By Ashleylister @ashleylister

Tonight I am plagued by a migraine and other such ailments and started writing a brief poem of this week’s theme in hope’s to return to a warm bed and slide into nurofen-fuelled slumber. So I started writing it as goes underneath:
A month of desolate cold and stormy showersPunctuated by pancakes and red curled flowersBuds on branches and first rays of gold lightGently warming the land after winters blight
Valentines approaches with all the power
Of making you feel loved, or lonely in the late hour
……
Halfway through I paused and read it through and not only did I dislike what I’d written intensely but I don’t think of Valentine’s Day as “flowers and hearts”. Until the past year, I hated the concept. I was the original cynical cold-hearted bitch dressed in black and wincing when I saw all the crap they line up on shelves. But then a miracle happened and I fell in love (I promise I’ll try not to get too mushy) and all the love songs made sense, I started writing poetry that came out of nowhere that was fiercely intense and I was thoroughly confused. I don’t see myself curled up on the sofa watching a romance with him, eating rich chocolates out of a box. I also don’t see myself accepting a big bouquet of roses from him or easily letting him pay a big bill at a restraunt after a meal. He knows me well enough now to know all this. I hope he knows me well enough now to smile about it.

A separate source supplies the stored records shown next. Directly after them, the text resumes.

===== src/pcp_pkg.sv =====
// Constants, register offsets and carrier types for the port C pin logic.
// Assumes a single 10 MHz core clock and a word-per-register plain port.
package pcp_pkg;

    // Port geometry
    localparam int unsigned PCP_NPIN   = 8;
    localparam int unsigned PCP_ADDR_W = 2;

    // Register offsets on the plain register port
    localparam logic [1:0] PCP_OFF_VALUE = 2'h0;
    localparam logic [1:0] PCP_OFF_LATCH = 2'h1;
    localparam logic [1:0] PCP_OFF_DIR   = 2'h2;

    // Reset values: every pin an input, latch cleared
    localparam logic [7:0] PCP_DIR_RST   = 8'hFF;
    localparam logic [7:0] PCP_LATCH_RST = 8'h00;
    localparam logic [7:0] PCP_ZERO      = 8'h00;

    // Pin positions of the shared functions
    localparam int unsigned PCP_PIN_OSC_OUT = 0;
    localparam int unsigned PCP_PIN_OSC_IN  = 1;
    localparam int unsigned PCP_PIN_CMP1    = 2;
    localparam int unsigned PCP_PIN_SCK     = 3;
    localparam int unsigned PCP_PIN_SDA     = 4;
    localparam int unsigned PCP_PIN_SDO     = 5;
    localparam int unsigned PCP_PIN_TX      = 6;
    localparam int unsigned PCP_PIN_RX      = 7;

    // Requests from the on-chip peripherals toward the pins
    typedef struct packed {
        logic osc_en;      // Timer oscillator owns pins 0 and 1
        logic cmp1_oe;     // First compare channel drives
        logic cmp1_out;
        logic cmp2_oe;     // Second compare channel drives
        logic cmp2_out;
        logic cmp2_route;  // Routing bit: 1 puts channel on pin 1
        logic ssp_spi;     // Serial module in SPI mode
        logic ssp_i2c;     // Serial module in two-wire mode
        logic sck_out;     // SPI clock output
        logic sdo;         // SPI data output
        logic scl_drv;     // Two-wire clock pulled low
        logic sda_drv;     // Two-wire data pulled low
        logic ua_async;    // USART asynchronous mode
        logic ua_sync;     // USART synchronous mode
        logic ua_master;   // Synchronous clock master
        logic tx_out;      // Asynchronous transmit data
        logic uclk_out;    // Synchronous clock output
        logic udat_tx;     // Synchronous data transmitting
        logic udat_out;    // Synchronous data output
    } pcp_periph_req_t;

    // Pin levels handed back to the peripherals
    typedef struct packed {
        logic tmr_in;
        logic cmp1_cap;
        logic cmp2_cap;
        logic sck_in;
        logic scl_in;
        logic sdi;
        logic sda_in;
        logic rx;
        logic uclk_in;
        logic udat_in;
    } pcp_periph_in_t;

endpackage : pcp_pkg


===== src/pcp_pin_mux.sv =====
// Per-pin driver and input selection for the port, purely combinational.
// Assumes the caller registers the results before they reach any pin.
module pcp_pin_mux
    import pcp_pkg::*;
#(
    parameter int unsigned N = PCP_NPIN
)
(
    input  wire logic [N-1:0] latch,
    input  wire logic [N-1:0] dir,
    input  wire logic [N-1:0] take,
    input  wire logic [N-1:0] pval,
    input  wire logic [N-1:0] frc_oe,
    input  wire logic [N-1:0] frc_hiz,
    input  wire logic [N-1:0] dig_off,
    input  wire logic [N-1:0] pin_in,
    output wire logic [N-1:0] oe,
    output wire logic [N-1:0] out,
    output wire logic [N-1:0] rd
);

    genvar i;

    // One slice per pin; peripheral forcing beats the direction bit
    generate
        for (i = 0; i < N; i++)
        begin : g_pin
            assign oe[i]  = frc_hiz[i] ? 1'b0 : (frc_oe[i] | ~dir[i]);
            assign out[i] = take[i] ? pval[i] : latch[i];
            // Analog-owned pins read as zero, digital input disabled
            assign rd[i]  = dig_off[i] ? 1'b0 : pin_in[i];
        end
    endgenerate

endmodule : pcp_pin_mux


===== src/pcp_port.sv =====
// Port C pin logic: latch, direction and pin value registers with
// peripheral overrides for the serial modules and compare channels.
// Assumes pin inputs synchronous to clk and a one-cycle register port.
// Pads resolve the wire from pin_out_q and pin_oe_q.
//
// Chosen here: the strobed register port and the register offsets.

// Contract
// - Latch register reads and writes reach stored latch, not pin levels.
// - Two-wire mode samples clock and data pins as inputs.
// - Two-wire data drive replaces latch value on pin 4.
// - SPI mode feeds pin 4 to the SPI receiver as input.
// - SPI data output on pin 5 beats latch data when direction is 0.
// - Asynchronous transmit takes pin 6; software still sets its direction.
// - Synchronous clock on pin 6: driven as master, sampled as slave.
// - Asynchronous mode feeds pin 7 to the receiver as input.
// - Synchronous data on pin 7: driven while sending, sampled receiving.
// - Don't-care functions ignore the direction bit or override it.
// - Second compare channel on pin 1 when routed, else alternate pin.
// - Direction reads return stored bits despite peripheral overrides.
// - After reset every pin is a digital input.
// - Two-wire clock drive on pin 3 beats latch data.
module pcp_port
    import pcp_pkg::*;
#(
    parameter int unsigned NPIN = PCP_NPIN
)
(
    input  wire logic                  clk,
    input  wire logic                  rst_b,
    input  wire logic [PCP_ADDR_W-1:0] bus_addr,
    input  wire logic [NPIN-1:0]       bus_wdata,
    input  wire logic                  bus_wr,
    input  wire logic                  bus_rd,
    output logic      [NPIN-1:0]       bus_rdata_q,
    input  wire logic [NPIN-1:0]       pin_in,
    output logic      [NPIN-1:0]       pin_out_q,
    output logic      [NPIN-1:0]       pin_oe_q,
    input  wire pcp_periph_req_t       per_req,
    output pcp_periph_in_t             per_in_q,
    input  wire logic                  alt_pin3_in,
    output logic                       alt_cmp2_oe_q,
    output logic                       alt_cmp2_out_q
);

    // Stored state
    logic [NPIN-1:0] latch_q;
    logic [NPIN-1:0] latch_d;
    logic [NPIN-1:0] dir_q;
    logic [NPIN-1:0] dir_d;
    logic [NPIN-1:0] rdata_d;
    pcp_periph_in_t  per_in_d;
    logic            first_q;

    // Override vectors toward the pin slices
    logic [NPIN-1:0] take_v;
    logic [NPIN-1:0] pval_v;
    logic [NPIN-1:0] frc_oe_v;
    logic [NPIN-1:0] frc_hiz_v;
    logic [NPIN-1:0] dig_off_v;
    logic [NPIN-1:0] mux_oe;
    logic [NPIN-1:0] mux_out;
    logic [NPIN-1:0] mux_rd;

    // Register port decode
    wire hit_val = bus_addr == PCP_OFF_VALUE;
    wire hit_lat = bus_addr == PCP_OFF_LATCH;
    wire hit_dir = bus_addr == PCP_OFF_DIR;
    // Writing the pin value register lands in the latch as well
    wire wr_lat  = bus_wr && (hit_val || hit_lat);
    wire wr_dir  = bus_wr && hit_dir;

    assign latch_d = wr_lat ? bus_wdata : latch_q;
    assign dir_d   = wr_dir ? bus_wdata : dir_q;

    // Read selection; unmapped offset answers zero
    wire [NPIN-1:0] rd_sel = hit_val ? mux_rd :
                             hit_lat ? latch_q :
                             hit_dir ? dir_q :
                             PCP_ZERO;
    // Data stand only in the cycle after the strobe
    assign rdata_d = bus_rd ? rd_sel : PCP_ZERO;

    // Peripheral mode terms
    wire i2c   = per_req.ssp_i2c;
    wire spi   = per_req.ssp_spi && !per_req.ssp_i2c;
    wire async = per_req.ua_async && !per_req.ua_sync;
    wire sync  = per_req.ua_sync;
    wire c2_on = per_req.cmp2_route && per_req.cmp2_oe;

    // Pin 0: oscillator owns it, direction bit is don't-care
    wire t0_hiz = per_req.osc_en;

    // Pin 1: oscillator input or routed compare channel
    wire t1_take = c2_on && !per_req.osc_en;
    wire t1_hiz  = per_req.osc_en;

    // Pin 2: first compare channel beats latch data
    wire t2_take = per_req.cmp1_oe;

    // Pin 3: two-wire clock is open-drain low drive, SPI clock replaces latch data under the direction bit
    wire t3_take = i2c || spi;
    wire t3_val  = i2c ? 1'b0 : per_req.sck_out;
    wire t3_oe   = i2c && per_req.scl_drv;
    wire t3_hiz  = i2c && !per_req.scl_drv;

    // Pin 4: two-wire data drive wins whatever the latch holds
    wire t4_take = i2c;
    wire t4_oe   = i2c && per_req.sda_drv;
    wire t4_hiz  = i2c && !per_req.sda_drv;

    // Pin 5: SPI data output under the direction bit
    wire t5_take = spi;

    // Pin 6: transmit data or synchronous clock
    wire t6_take = async || (sync && per_req.ua_master);
    wire t6_val  = sync ? per_req.uclk_out : per_req.tx_out;
    wire t6_oe   = sync && per_req.ua_master;
    wire t6_hiz  = sync && !per_req.ua_master;

    // Pin 7: receive input or synchronous data
    // Synchronous receiving leaves direction to software so a misconfigured pin shows
    wire t7_take = sync && per_req.udat_tx;
    wire t7_oe   = sync && per_req.udat_tx;
    wire t7_hiz  = async;

    // Gather per-pin terms into vectors, pin 7 first
    assign take_v    = {t7_take, t6_take, t5_take, t4_take,
                        t3_take, t2_take, t1_take, 1'b0};
    assign pval_v    = {per_req.udat_out, t6_val, per_req.sdo, 1'b0,
                        t3_val, per_req.cmp1_out, per_req.cmp2_out, 1'b0};
    assign frc_oe_v  = {t7_oe, t6_oe, 1'b0, t4_oe,
                        t3_oe, 1'b0, 1'b0, 1'b0};
    assign frc_hiz_v = {t7_hiz, t6_hiz, 1'b0, t4_hiz,
                        t3_hiz, 1'b0, t1_hiz, t0_hiz};
    assign dig_off_v = {6'h00, per_req.osc_en, per_req.osc_en};

    // Per-pin slices
    pcp_pin_mux #(
        .N       (NPIN)
    ) u_mux (
        .latch   (latch_q),
        .dir     (dir_q),
        .take    (take_v),
        .pval    (pval_v),
        .frc_oe  (frc_oe_v),
        .frc_hiz (frc_hiz_v),
        .dig_off (dig_off_v),
        .pin_in  (pin_in),
        .oe      (mux_oe),
        .out     (mux_out),
        .rd      (mux_rd)
    );

    // Pin levels toward the peripherals
    // Two-wire thresholds live in the pad; digitally the same sample
    always_comb
    begin
        per_in_d          = '0;
        per_in_d.tmr_in   = mux_rd[PCP_PIN_OSC_OUT];
        per_in_d.cmp2_cap = per_req.cmp2_route ? mux_rd[PCP_PIN_OSC_IN]
                                               : alt_pin3_in;
        per_in_d.cmp1_cap = mux_rd[PCP_PIN_CMP1];
        per_in_d.sck_in   = mux_rd[PCP_PIN_SCK];
        per_in_d.scl_in   = mux_rd[PCP_PIN_SCK];
        per_in_d.sdi      = mux_rd[PCP_PIN_SDA];
        per_in_d.sda_in   = mux_rd[PCP_PIN_SDA];
        per_in_d.rx       = mux_rd[PCP_PIN_RX];
        per_in_d.uclk_in  = mux_rd[PCP_PIN_TX];
        per_in_d.udat_in  = mux_rd[PCP_PIN_RX];
    end

    // Software registers; reset leaves every pin an input
    always_ff @(posedge clk or negedge rst_b)
    begin
        if (!rst_b)
        begin
            latch_q <= PCP_LATCH_RST;
            dir_q   <= PCP_DIR_RST;
        end
        else
        begin
            latch_q <= latch_d;
            dir_q   <= dir_d;
        end
    end

    // Registered pins and answers, one cycle behind their causes
    always_ff @(posedge clk or negedge rst_b)
    begin
        if (!rst_b)
        begin
            pin_out_q      <= PCP_LATCH_RST;
            pin_oe_q       <= PCP_ZERO;
            bus_rdata_q    <= PCP_ZERO;
            per_in_q       <= '0;
            alt_cmp2_oe_q  <= 1'b0;
            alt_cmp2_out_q <= 1'b0;
        end
        else
        begin
            pin_out_q      <= mux_out;
            pin_oe_q       <= mux_oe;
            bus_rdata_q    <= rdata_d;
            per_in_q       <= per_in_d;
            alt_cmp2_oe_q  <= !per_req.cmp2_route && per_req.cmp2_oe;
            alt_cmp2_out_q <= per_req.cmp2_out;
        end
    end

    // Marks the first cycle after reset release, for checking only
    always_ff @(posedge clk or negedge rst_b)
    begin
        if (!rst_b)
            first_q <= 1'b1;
        else
            first_q <= 1'b0;
    end
endmodule : pcp_port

To tell you the truth, I was utterly overwhelmed when I first fell in love. It wasn’t all just hearts and flowers and sweetness. I was terrified. Cowardice had nothing to do with it and it certainly didn’t win out. I wrote a poem in the first few months of this strange turn in my life, and I did read it out at the last DGP meeting, and anyone who was there is going to hear it again. Sorry. Though you are hearing it with context now; without my cowering and stuttering at a microphone. The poem is how I really felt when I fell in love.
Deep inky blue and roiling with stormy chaos,The jagged tips of the waves sharply tipped,Yet waxed wispy silver, soft like a web
By the violent winter moon.
For the moon is our deceiver in these tales,
Painting mystery into tales of raging chaos,
Like stormy waves glistening soft, and the moonlit ocean
Seems a perfect metaphor for the turmoil of love.

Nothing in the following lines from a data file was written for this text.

[src/io_port_map.svh]
// io port constants: sizes, pin groups, reset values
`ifndef IO_PORT_MAP_SVH
`define IO_PORT_MAP_SVH

// ----------------------------------------------------------------------
// port geometry
// ----------------------------------------------------------------------
`define PORT_PINS      8
`define PAIR_COUNT     2
`define SPECIAL_BASE   4
`define SPECIAL_MASK   8'hF0

// ----------------------------------------------------------------------
// reset values
// ----------------------------------------------------------------------
`define RST_CFG_INIT   2'h0
`define PIN_BITS_INIT  8'h00
`define PHASE_INIT     2'h0

`endif

[src/io_port_pkg.sv]
// types of the io port controller
`include "io_port_map.svh"

package io_port_pkg;

    // ------------------------------------------------------------------
    // enumerations
    // ------------------------------------------------------------------
    typedef enum logic [2:0] {
        DM_HIZ_ANALOG  = 3'b000,
        DM_HIZ_DIGITAL = 3'b001,
        DM_RES_UP      = 3'b010,
        DM_RES_DOWN    = 3'b011,
        DM_OD_LOW      = 3'b100,
        DM_OD_HIGH     = 3'b101,
        DM_STRONG      = 3'b110,
        DM_RES_BOTH    = 3'b111
    } drive_mode_t;

    typedef enum logic [1:0] {
        RST_HIZ       = 2'b00,
        RST_PULL_DOWN = 2'b01,
        RST_PULL_UP   = 2'b10
    } rst_cfg_t;

    typedef enum logic [1:0] {
        CONN_NONE   = 2'b00,
        CONN_GLOBAL = 2'b01,
        CONN_MUX    = 2'b10
    } conn_t;

    typedef enum logic [1:0] {
        THR_HALF_SUPPLY = 2'b00,
        THR_FORTY_SUPPLY = 2'b01,
        THR_HALF_REF    = 2'b10,
        THR_FULL_REF    = 2'b11
    } thr_t;

    typedef enum logic [1:0] {
        EDGE_NONE = 2'b00,
        EDGE_RISE = 2'b01,
        EDGE_FALL = 2'b10,
        EDGE_BOTH = 2'b11
    } edge_t;

    typedef enum logic [1:0] {
        PH_LOAD  = 2'b00,
        PH_RUN   = 2'b01,
        PH_SLEEP = 2'b10
    } phase_t;

    // ------------------------------------------------------------------
    // carriers
    // ------------------------------------------------------------------
    typedef struct packed {
        drive_mode_t mode;
        logic        data;
        logic        in_dis;
        conn_t       conn;
        logic [2:0]  bus_idx;
        logic        reg_out;
        edge_t       irq_edge;
    } pin_cfg_t;

    typedef struct packed {
        thr_t thr;
        logic diff_en;
        logic cmp_en;
        logic hyst_en;
    } pair_cfg_t;

    typedef struct packed {
        logic       strong_hi;
        logic       strong_lo;
        logic       res_hi;
        logic       res_lo;
        logic       in_en;
        logic       reg_lvl;
        conn_t      conn;
        logic [2:0] bus_idx;
    } pad_ctl_t;

    typedef struct packed {
        logic use_diff;
        logic use_analog;
        thr_t thr;
        logic hyst_en;
    } ref_ctl_t;

    typedef edge_t [`PORT_PINS-1:0] edge_vec_t;

    // ------------------------------------------------------------------
    // module state
    // ------------------------------------------------------------------
    typedef struct packed {
        phase_t                          phase;
        rst_cfg_t                        rst_cfg;
        logic [`PORT_PINS-1:0]           cfg_set;
        pin_cfg_t [`PORT_PINS-1:0]       cfg;
        pair_cfg_t [`PAIR_COUNT-1:0]     pair;
        logic [`PORT_PINS-1:0]           sync1;
        logic [`PORT_PINS-1:0]           sync2;
        pad_ctl_t [`PORT_PINS-1:0]       pad;
        logic [`PORT_PINS-1:0]           din;
        ref_ctl_t [`PAIR_COUNT-1:0]      refc;
        logic [`PORT_PINS-1:0]           reject;
    } ctrl_state_t;

    typedef struct packed {
        logic                  primed;
        logic [`PORT_PINS-1:0] prev;
        logic [`PORT_PINS-1:0] status;
    } irq_state_t;

endpackage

Like the ocean, love knows no boundaries in where it should touch
Such as gender, and time much to Shakespeare’s dismay
It only gets boxed by the barriers mankind throw at it,
But just as the ocean does those inevitably corrode away.
I feel I can relate to a metaphor of a moonlit ocean
Having gazed at love all my life and not having felt it truly
Not having felt the pandemonium that the ocean contains,
Only glimpsing the peace and deception that the moonlit surface portrays.
But now I know how it feels to be cast in, dragged into the tempest
Of emotion that crashes and beats the rocks in symphony
Tearing down sanity, the storm becoming my skin
And dreams now have nothing on the reality you have created
Nothing so vivid as your eyes haunt my fantasy.